Protecting the 17-million-acre Tongass National Forest, dubbed "America's Amazon" by many environmentalists, is seen as crucial to combating global climate change. According to the US Department of Agriculture, it stores roughly 8% of total carbon isolated in forests in the Lower 48 states and an incredible 44 percent of all carbon stored in national forests in the US.
President Joe Biden signed an executive order on his first day in the office asking the Department of Agriculture to investigate Trump's reversal in Tongass. It was excellent news for environmentalists, who had been dismayed in previous months by the administration's lack of a firm commitment to stop cutting mature and ancient temperate forests in Alaska and the Pacific Northwest.

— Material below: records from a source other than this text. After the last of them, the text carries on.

===== src/hw/rtl/fixed_width_histogram_assert.svh =====
`ifndef FIXED_WIDTH_HISTOGRAM_ASSERT_SVH
`define FIXED_WIDTH_HISTOGRAM_ASSERT_SVH

// Same-cycle implication.
`define FWH_ASSERT(label, clk, rst_n, ante, cons) \
    label: assert property (@(posedge clk) disable iff (!rst_n) (ante) |-> (cons)) \
        else $error("fwh: same-cycle check failed");

// Next-cycle implication.
`define FWH_ASSERT_NEXT(label, clk, rst_n, ante, cons) \
    label: assert property (@(posedge clk) disable iff (!rst_n) (ante) |=> (cons)) \
        else $error("fwh: next-cycle check failed");

// Condition that must never be seen.
`define FWH_ASSERT_NEVER(label, clk, rst_n, cond) \
    label: assert property (@(posedge clk) disable iff (!rst_n) !(cond)) \
        else $error("fwh: forbidden condition seen");

`endif


===== src/hw/rtl/fwh_ram.sv =====
`timescale 1ns / 1ps

module fwh_ram #(
    parameter int WIDTH = 32,
    parameter int DEPTH = 64
) (
    input  logic                     clk,
    input  logic                     we,
    input  logic [$clog2(DEPTH)-1:0] waddr,
    input  logic [WIDTH-1:0]         wdata,
    input  logic [$clog2(DEPTH)-1:0] raddr,
    output logic [WIDTH-1:0]         rdata
);

    logic [WIDTH-1:0] mem [DEPTH];

    always_ff @(posedge clk)
    begin
        if (we)
        begin
            mem[waddr] <= wdata;
        end
        rdata <= mem[raddr];
    end

endmodule


===== config.mk =====
export PLATFORM = sky130hd
export DESIGN_NAME = fwh_ram
export DESIGN_NICKNAME = d
export VERILOG_FILES = /design/src/hw/rtl/fixed_width_histogram_assert.svh /design/src/hw/rtl/fwh_ram.sv
export SDC_FILE = /design/constraint.sdc
export NUM_CORES = 2
export LEC_CHECK = 0
export BUFFER_PORTS_ARGS = -buffer_cell sky130_fd_sc_hd__clkbuf_2
export CAP_MARGIN = 20
export CORE_MARGIN = 5
export CORE_UTILIZATION = 45
export DETAILED_ROUTE_END_ITERATION = 7
export PLACE_DENSITY_LB_ADDON = 0.1
export SYNTH_ARGS = -nofsm -noshare
export SYNTH_HDL_FRONTEND = slang
export SYNTH_SLANG_ARGS = --single-unit

===== constraint.sdc =====
create_clock -name clk -period 6.7 [get_ports clk]
set_input_delay 0.67 -clock clk [delete_from_list [all_inputs] [get_ports clk]]
set_output_delay 0.67 -clock clk [all_outputs]
set_load 0.005 [all_outputs]
File: config.mk
export PLATFORM = sky130hd
export DESIGN_NAME = fwh_div
export DESIGN_NICKNAME = d
export VERILOG_FILES = /design/src/hw/rtl/fwh_pkg.sv /design/src/hw/rtl/fwh_div.sv
export VERILOG_INCLUDE_DIRS = /design/src /design/src/hw/rtl
export SDC_FILE = /design/constraint.sdc
export NUM_CORES = 1
export LEC_CHECK = 0
export BUFFER_PORTS_ARGS = -buffer_cell sky130_fd_sc_hd__buf_4
export CAP_MARGIN = 5
export CORE_AREA = 2 2 90 135
export DETAILED_ROUTE_END_ITERATION = 12
export DIE_AREA = 0 0 92 137
export GPL_TIMING_DRIVEN = 0
export PLACE_DENSITY = 0.79
export SYNTH_ARGS = -nofsm -noshare
export SYNTH_HDL_FRONTEND = slang
export SYNTH_SLANG_ARGS = --single-unit
File: constraint.sdc
create_clock -name clk -period 3.1 [get_ports clk]
set_input_delay 0.465 -clock clk [delete_from_list [all_inputs] [get_ports clk]]
set_output_delay 0.465 -clock clk [all_outputs]
set_load 0.1 [all_outputs]
--- src/rtl/prn_pkg.sv ---
// Package for the Poisson residual norm block: constants, register indexes
// and the command/status structs between controller and datapath. No dependencies.
package prn_pkg;

  localparam int MAX_COLUMNS_DEF = 1024;

  localparam int VAL_W  = 32;   // Q16.16 pressure and rhs
  localparam int SUM_W  = 64;   // Q32.32 sum
  localparam int GCOL_W = 11;   // grid_columns register
  localparam int GROW_W = 16;   // grid_rows register and row counter
  localparam int NX_W   = 35;   // second difference of three Q16.16 values
  localparam int PROD_W = 52;   // NX_W times a 17-bit signed half of a scale
  localparam int LAP_W  = 68;   // sum of four shifted partial products
  localparam int RES_W  = 69;   // residual before rounding
  localparam int APB_AW = 4;
  localparam int APB_DW = 32;

  localparam logic [1:0] REG_GRID_COLUMNS = 2'd0;
  localparam logic [1:0] REG_GRID_ROWS    = 2'd1;
  localparam logic [1:0] REG_INV_DX_SQ    = 2'd2;
  localparam logic [1:0] REG_INV_DY_SQ    = 2'd3;

  localparam logic [GCOL_W-1:0] GRID_COLUMNS_RST = 11'd3;
  localparam logic [GROW_W-1:0] GRID_ROWS_RST    = 16'd3;
  localparam logic [VAL_W-1:0]  INV_SQ_RST       = 32'h0001_0000;

  // Commands from the controller to the datapath.
  typedef struct packed {
    logic       cap_in;      // take the accepted cell into the datapath
    logic       rd_second;   // second read pair (right and upper neighbors)
    logic       cap_first;   // capture center, left and rhs/flag
    logic       cap_second;  // capture right and upper, form both differences
    logic       mem_we;      // update the three line buffers
    logic       mul_en;      // multiply one partial product
    logic [1:0] mul_sel;     // bit 1: row direction, bit 0: upper scale half
    logic       acc_en;      // add the last partial product into the Laplacian
    logic       res_en;      // round and clamp the residual
    logic       sq_en;       // square the residual magnitude
    logic       sum_en;      // add the square into the saturating sum
    logic       sum_clr;     // start a new grid
    logic       out_load;    // load the output register
  } cmd_t;

  typedef struct packed {
    logic fluid;             // flag of the center cell just read
  } stat_t;

endpackage

--- src/rtl/prn_ctrl.sv ---
// Controller of the Poisson residual norm block: item sequencing, grid position
// counters, interior test and output valid. Depends on prn_pkg.
module prn_ctrl #(
  parameter int MAX_COLUMNS = prn_pkg::MAX_COLUMNS_DEF
) (
  input  logic                           clk,
  input  logic                           rst_n,
  input  logic [prn_pkg::GCOL_W-1:0]     grid_columns,
  input  logic [prn_pkg::GROW_W-1:0]     grid_rows,
  input  logic                           in_tvalid,
  input  logic                           in_tlast,
  output logic                           in_tready,
  input  logic                           out_tready,
  output logic                           out_tvalid,
  output logic [$clog2(MAX_COLUMNS)-1:0] col_addr,
  output prn_pkg::cmd_t                  cmd,
  input  prn_pkg::stat_t                 stat
);
  import prn_pkg::*;

  localparam int CW = $clog2(MAX_COLUMNS);
  localparam int XW = CW + 1;

  localparam logic [3:0] S_IDLE = 4'd0;
  localparam logic [3:0] S_RD0  = 4'd1;
  localparam logic [3:0] S_RD1  = 4'd2;
  localparam logic [3:0] S_WR   = 4'd3;
  localparam logic [3:0] S_MUL  = 4'd4;
  localparam logic [3:0] S_RES  = 4'd5;
  localparam logic [3:0] S_SQ   = 4'd6;
  localparam logic [3:0] S_ACC  = 4'd7;
  localparam logic [3:0] S_FIN  = 4'd8;

  logic [3:0]        state_r, state_nxt;
  logic [CW-1:0]     col_r, col_nxt;
  logic [GROW_W-1:0] row_r, row_nxt;
  logic [CW-1:0]     c_r, c_nxt;
  logic              eval_r, eval_nxt;
  logic              last_r, last_nxt;
  logic [2:0]        mcnt_r, mcnt_nxt;
  logic              ovalid_r, ovalid_nxt;

  logic [XW-1:0]     cols_eff;
  logic [GROW_W-1:0] rows_eff;
  logic [CW-1:0]     c_cur;
  logic [XW-1:0]     c_cur_p1;
  logic [XW-1:0]     c_r_p1;
  logic              accept;
  logic              fin_go;

  // Out-of-range register values are clamped into the usable range.
  always_comb begin
    if (32'(grid_columns) > 32'(MAX_COLUMNS)) begin
      cols_eff = XW'(MAX_COLUMNS);
    end else if (grid_columns < 11'd3) begin
      cols_eff = XW'(3);
    end else begin
      cols_eff = XW'(grid_columns);
    end
    rows_eff = (grid_rows < 16'd3) ? 16'd3 : grid_rows;
  end

  assign c_cur    = ({1'b0, col_r} >= cols_eff) ? '0 : col_r;
  assign c_cur_p1 = {1'b0, c_cur} + XW'(1);
  assign c_r_p1   = {1'b0, c_r} + XW'(1);

  assign in_tready  = (state_r == S_IDLE);
  assign accept     = in_tvalid && in_tready;
  assign fin_go     = !last_r || !ovalid_r || out_tready;
  assign out_tvalid = ovalid_r;
  assign col_addr   = c_r;

  always_comb begin
    state_nxt  = state_r;
    col_nxt    = col_r;
    row_nxt    = row_r;
    c_nxt      = c_r;
    eval_nxt   = eval_r;
    last_nxt   = last_r;
    mcnt_nxt   = mcnt_r;
    ovalid_nxt = ovalid_r && !out_tready;
    cmd        = '0;
    unique case (state_r)
      S_IDLE: begin
        if (accept) begin
          cmd.cap_in = 1'b1;
          c_nxt      = c_cur;
          last_nxt   = in_tlast;
          eval_nxt   = (row_r >= 16'd2) && (row_r <= rows_eff - 16'd1) &&
                       (c_cur != '0) && (c_cur_p1 < cols_eff);
          state_nxt  = S_RD0;
        end
      end
      S_RD0: begin
        state_nxt = S_RD1;
      end
      S_RD1: begin
        cmd.cap_first = 1'b1;
        cmd.rd_second = 1'b1;
        state_nxt     = S_WR;
      end
      S_WR: begin
        cmd.cap_second = 1'b1;
        cmd.mem_we     = 1'b1;
        mcnt_nxt       = '0;
        state_nxt      = (eval_r && stat.fluid) ? S_MUL : S_FIN;
      end
      S_MUL: begin
        // Four partial products, each added in the cycle after it is formed.
        cmd.mul_en  = (mcnt_r != 3'd4);
        cmd.mul_sel = mcnt_r[1:0];
        cmd.acc_en  = (mcnt_r != 3'd0);
        mcnt_nxt    = mcnt_r + 3'd1;
        if (mcnt_r == 3'd4) begin
          state_nxt = S_RES;
        end
      end
      S_RES: begin
        cmd.res_en = 1'b1;
        state_nxt  = S_SQ;
      end
      S_SQ: begin
        cmd.sq_en = 1'b1;
        state_nxt = S_ACC;
      end
      S_ACC: begin
        cmd.sum_en = 1'b1;
        state_nxt  = S_FIN;
      end
      S_FIN: begin
        if (fin_go) begin
          state_nxt = S_IDLE;
          if (last_r) begin
            cmd.out_load = 1'b1;
            cmd.sum_clr  = 1'b1;
            ovalid_nxt   = 1'b1;
            col_nxt      = '0;
            row_nxt      = '0;
          end else if (c_r_p1 >= cols_eff) begin
            col_nxt = '0;
            row_nxt = (row_r != 16'hFFFF) ? row_r + 16'd1 : row_r;
          end else begin
            col_nxt = c_r_p1[CW-1:0];
          end
        end
      end
      default: begin
        state_nxt = S_IDLE;
      end
    endcase
  end

  always_ff @(posedge clk) begin
    if (!rst_n) begin
      state_r  <= S_IDLE;
      col_r    <= '0;
      row_r    <= '0;
      c_r      <= '0;
      eval_r   <= 1'b0;
      last_r   <= 1'b0;
      mcnt_r   <= '0;
      ovalid_r <= 1'b0;
    end else begin
      state_r  <= state_nxt;
      col_r    <= col_nxt;
      row_r    <= row_nxt;
      c_r      <= c_nxt;
      eval_r   <= eval_nxt;
      last_r   <= last_nxt;
      mcnt_r   <= mcnt_nxt;
      ovalid_r <= ovalid_nxt;
    end
  end

endmodule

--- config.mk ---
export PLATFORM = sky130hd
export DESIGN_NAME = prn_ctrl
export DESIGN_NICKNAME = d
export VERILOG_FILES = /design/src/rtl/prn_pkg.sv /design/src/rtl/prn_ctrl.sv
export SDC_FILE = /design/constraint.sdc
export NUM_CORES = 1
export LEC_CHECK = 0
export CAP_MARGIN = 20
export CORE_UTILIZATION = 50
export CTS_CLUSTER_DIAMETER = 80
export DETAILED_ROUTE_END_ITERATION = 8
export DONT_BUFFER_PORTS = 1
export PLACE_DENSITY = 0.63
export SETUP_SLACK_MARGIN = 0.5
export SLEW_MARGIN = 40
export SYNTH_ARGS = -nofsm -noshare
export SYNTH_HDL_FRONTEND = slang
export SYNTH_SLANG_ARGS = --single-unit
--- constraint.sdc ---
create_clock -name clk -period 6.2 [get_ports clk]
set_input_delay 1.24 -clock clk [delete_from_list [all_inputs] [get_ports clk]]
set_output_delay 1.24 -clock clk [all_outputs]
set_load 0.02 [all_outputs]
# Word-level counts from Yosys, hierarchy flattened
# Index checks and enable logic that the tools add are counted.
dict set report totals {
  register_bits 46
  latch_bits 0
  ram_bits 0
  mem_bits_ro 0
  word_cells 85
  memories 0
}
dict set report classes {
  n_addsub 5
  n_mul 0
  n_div 0
  n_lt_le_gt_ge 8
  eq_ne 14
  shifts 0
  n_mux 29
  bitwise_logic 0
  n_reduce_logical 21
}
# op count
set op_table {}
lappend op_table {{$mux 16} 4}
lappend op_table {{$pmux 4 s9} 1}
lappend op_table {{$mux 10} 3}
lappend op_table {{$add 10x1->11 const B} 2}
lappend op_table {{$mux 11} 2}
lappend op_table {{$mux 4} 5}
lappend op_table {{$add 16x1->16 const B} 1}
lappend op_table {{$eq 4x3->1 const B} 4}
lappend op_table {{$ge 16x2->1 const B} 1}
lappend op_table {{$le 16x16->1} 1}
lappend op_table {{$lt 16x2->1 const B} 1}
lappend op_table {{$ne 16x16->1 const B} 1}
lappend op_table {{$sub 16x1->16 const B} 1}
lappend op_table {{$ge 10x11->1} 1}
lappend op_table {{$ge 11x11->1} 1}
lappend op_table {{$gt 11x11->1 const B} 1}
lappend op_table {{$lt 11x11->1} 1}
lappend op_table {{$lt 11x2->1 const B} 1}
lappend op_table {{$mux 2} 5}
lappend op_table {{$reduce_bool 10->1} 1}
lappend op_table {{$eq 4x2->1 const B} 2}
lappend op_table {{$mux 1} 8}
lappend op_table {{$logic_and 1x1->1} 6}
lappend op_table {{$pmux 3 s2} 1}
lappend op_table {{other kinds (15)} 22}

# Depth between registers and ports, before layout
dict set report logic_depth {
  depth_word 8
  ltp_mapped 18
  ltp_nobuf 18
}

# Worst setup path after synthesis
# Ideal clock, no wire load.
dict set report synth_path {
  kind {input-to-reg}
  start {input grid_columns[2] in the netlist's numbering}
  end {register eval_r}
  t_arrival_ns 4.485
  setup_slack_ns 1.628
  cell_stages 15
  path_buffers 0
  path_cell_list {nor4_1 a21o_1 nand2_1 ha_1 a31oi_1 or3_1 a311oi_1 nor2_1 ha_1 a21o_1 a211oi_1 a211oi_1 a31oi_1 nand3_1 o31ai_1}
}
dict set report synth_via {
  elab_chain_len 8
  elab_cells_between_ends 11
  cone_classes {add/sub: 1; order compare: 4; mux: 3; reduce/logical: 3}
}
# item line_no
set synth_lines {}
lappend synth_lines {{start: declaration} prn_ctrl.sv:8} ;# input logic [prn_pkg::GCOL_W-1:0] grid_columns,
lappend synth_lines {{$lt 11x2->1} prn_ctrl.sv:55} ;# end else if (grid_columns < 11'd3) begin
lappend synth_lines {{$mux 11} prn_ctrl.sv:55}
lappend synth_lines {{$mux 11 (*)} prn_ctrl.sv:53} ;# if (32'(grid_columns) > 32'(MAX_COLUMNS)) begin
lappend synth_lines {{$ge 10x11->1} prn_ctrl.sv:63} ;# assign c_cur = ({1'b0, col_r} >= cols_eff) ? '0 : col_r;
lappend synth_lines {{$mux 10} prn_ctrl.sv:63}
lappend synth_lines {{$add 10x1->11 or $reduce_bool 10->1 (tied branches)} {prn_ctrl.sv:64, prn_ctrl.sv:90}}
lappend synth_lines {{$lt 11x11->1 or $logic_and 1x1->1 (tied branches)} {prn_ctrl.sv:90, prn_ctrl.sv:89}}
lappend synth_lines {{$logic_and 1x1->1 (*)} prn_ctrl.sv:90} ;# (c_cur != '0) && (c_cur_p1 < cols_eff);
lappend synth_lines {{end signal: assignment} prn_ctrl.sv:168} ;# eval_r <= eval_nxt;
lappend synth_lines {{end: declaration} prn_ctrl.sv:38} ;# logic eval_r, eval_nxt;
# Every way passes the cells marked *; elsewhere a longest branch is shown, timed or not.
# A chain may end at the register's enable or synchronous reset.

# Final worst setup path
# Ends and elaborated chain as after synthesis.

==> out/metrics.cfg <==
[floorplan]
start_util = 0.527
die_h_um = 90.4
rows = 31
die_area_mm2 = 0.00816
fp.coreArea_mm2 = 0.00741
die_w_um = 90.4
ios = 59

[timing]
fin_crit_ns = 4.51
tightest_slew_ns = 0.806
fin_setup_tns_ns = 0
slew_headroom = 0.458
post-route-period-util = 0.727
finalSetupViolCount = 0
rsz0062_at_grt = no
skew_ns = 0.0109
max_clock_freq_mhz = 222
slew_viol_final = 0
hold_viol_final = 0

[worst_setup_path]
ff2ff_path_depth = 14
r2r_slack_ns = 2.72
critPathCaptureType = flop
critPathMaxStageDelay_ns = 0.54
cp.arrival_ns = 4.72
r2r_start = col_r[0]
path_class = input pin to flop
cp_data_required_time_ns = 6.41
critical-path-slowest-cell = a311oi_2
r2r_end = eval_r
critPathLaunchType = input pin
path_cells = nor4_1 -> a21oi_1 -> nor2_1 -> ha_1 -> nand2b_1 -> a31oi_1 -> or3_1 -> a311oi_2 -> nor2_1 -> ha_1 -> a21o_1 -> a211oi_1 -> a211oi_1 -> a31oi_1 -> nand3_1 -> o31ai_1
cp_max_fo = 9

[status]
status = finished, final reports clean

[worst_hold_path]
hold_start = eval_r
hp-class = flop to flop
hold_depth = 2
holdPathEnd = eval_r

[final_layout]
nFillCells = 717
regArea_um2 = 921
fin_nets = 575
antenna_cells = 0
multi_input_area_mm2 = 0.00286
drive_gt1_frac = 0.0491
final_util = 0.552
area_growth_pct = 4.71

[routing]
wl_per_cell_um = 16.3
ant_nets = 0
wl_um = 9610
avgViaCountPerCell = 5.96
vias = 3506
first_pass_iters = 4
drtIter0Drc = 172
drc_errors = 0

[clocking]
clkSlewWorstSetupHoldPaths_ns = 0.08
cts_buffers = 5
cts_hold_buf = 0
cts_htree_levels = 2
cts_root_buf = clkbuf_8
cts_resized = 0
cts_sinks = 46
insertion_delay_ns = 0.30
post_cts_buffers = 0
cts_tree = done
clock_path_buffers = 2

[grt]
overflow = 0
grt_pass1_vias = 3365
grt_max_degree = 27
grt_usage = 0.242
antenna_found_initial = 0
grt_pass1_wl_um = 16100

[synth]
yosys.area_share.adder = 0.173
synthArstFlopShare = 0
post-synth-top-count-cell = nand2_1
netlist_top_cells_count = nand2_1 (75), ha_1 (54), dfxtp_1 (46)
synthTopCellsByArea = dfxtp_1 (24%), ha_1 (17%), nand2_1 (7.2%), xnor2_1 (4.0%), nor2_1 (3.7%)
syn-instance-count = 499
postSynthAreaPerCell_um2 = 7.82
synth_compound_area_frac = 0.164
ys_seq_area_frac = 0.236
ys_ff_latch = 46
yosys_most_used_dff = dfxtp_1
yosys.area_share.simple = 0.309
syn-cell-area_mm2 = 0.00390
synth_cell_type_count = 53
post-synth-top-area-cell = dfxtp_1
synth_xor_area_frac = 0.0696
syn-num-nets = 586
synth_top_area_frac = 0.236
yosys-mux-area-fraction = 0.0103
yosysWarnings = 0
synth_edf_count = 0
synth_top_family_by_area = simple AND/OR/NAND/NOR gates

[power]
powerDensity_mw_per_mm2 = 151
ir_worst_vdd_mv = 0.151
power_w = 0.000617
leakage_nw = 1.63

[place]
portBuffers = 0
gp_congestion = 0.968
dp_hpwl_um = 7660

[run]
max_cap_violations = 0

## routing by layer
metal / part of all wire / track usage / vias to the layer above
li1: - / - / 1776
met4: 0.0057 / 0.0538 / 0
met1: 0.49 / 0.337 / 1646
met5: 0 / 0 / -
met2: 0.44 / 0.383 / 78
met3: 0.057 / 0.0488 / 6
## layout by cell type (no fill, tap or decap), types with 13 or more instances in the layout
cell	n
xor2_1	13
nor3_1	14
dfxtp_1	46
nor2_1	38
xnor2_1	18
nand2_1	75
o21ai_0	14
nand2b_1	13
a21oi_1	19
inv_1	14
nand3_1	26
ha_1	54
nand4_1	13
## layout make-up
type / instances / area share
clock inverters: 2 / 0.00918
well taps: 99 / 0.0303
multi-input cells: 417 / 0.699
inverters: 16 / 0.0147
clock buffers: 6 / 0.0178
flip-flops and latches: 46 / 0.225
repair buffers: 2 / 0.00367
## critical path, delay by kind of cell
family / cells / cell delay, ns
AOI/OAI and AO/OA: 8 / 1.65
and+or+nand+nor: 6 / 1.33
adders and majority gates: 2 / 0.52
## cell families (layout without fill, tap and decap cells)
| logic type | Yosys count | in the layout |
|---|---|---|
| AOI/OAI and AO/OA | 92 | 92 |
| buffers and inverters | 36 | 26 |
| xor gates and xnor gates | 31 | 31 |
| adders and majority gates | 54 | 54 |
| muxes | 4 | 4 |
| and+or+nand+nor | 236 | 236 |
| DFF | 46 | 46 |
## flip-flops by register name, indices dropped and copies added, names as in the netlist
signal      flops
row_r          16
col_addr       10
col_r          10
state_r         4
mcnt_r          3
eval_r          1
last_r          1
out_tvalid      1
## how the worst max path moves through the flow
stage,start,endpoint,slack [ns],cells after the start
detailed placement,grid_rows[6],eval_r,1.42,18
global placement,grid_columns[2],eval_r,1.25,16
floorplan,grid_columns[2],eval_r,1.63,15
CTS,grid_rows[6],eval_r,1.73,18
global route,grid_columns[7],eval_r,1.39,16
finish,grid_columns[2],eval_r,1.69,16
## power breakdown
group,switching (W),internal (W)
Sequential,0.00000829,0.000298
Clock,0.000101,0.000120
Combinational,0.0000582,0.0000306
Total,0.000168,0.000449
## metrics by stage
stage | worst slack [ns] | cells | hold WS (ns) | instance area (um^2)
after CTS | 1.73 | 588 | 0.492 | 4090
after detailed placement | 1.42 | 580 | 0.478 | 3980
after global routing | 1.39 | 588 | 0.520 | 4090
final | 1.69 | 588 | 0.489 | 4090
after global placement | 1.25 | 580 | 0.482 | 3950
after floorplan | 1.63 | 499 | 0.446 | 3900
Power figures use the tool's default switching activity.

In May, Beverly Law, a professor emeritus at Oregon State University and a specialist on the forest carbon cycle, told HuffPost that, "Once they are gone, these are trees that have stored [carbon] for hundreds of years, it will take that long to acquire it back. It also implies that the majority of that carbon will return to the atmosphere in the coming decades. And that isn't going to get us any closer to our climate targets. On the contrary, it's only going to make things worse."
Amazon Emission
The news comes only one day after Brazilian researchers discovered that portions of the Amazon rainforest in South America are now spewing more carbon dioxide than they absorb, indicating that the world's biggest rainforest has hit a tipping point. Biden has attempted to exert pressure on Jair Bolsonaro, Brazil's far-right president, to reduce deforestation in the Amazon, only for the Brazilian administration to bring out the US' own history of heavy logging.
Importance of the Tongass
The Alaska Wilderness League's Andy Moderow said in a statement Thursday that "we shouldn't be contemplating the ongoing clearcutting of a natural climate solution that exists here in our own backyard" since "we are suffering climate consequences more intensely than others."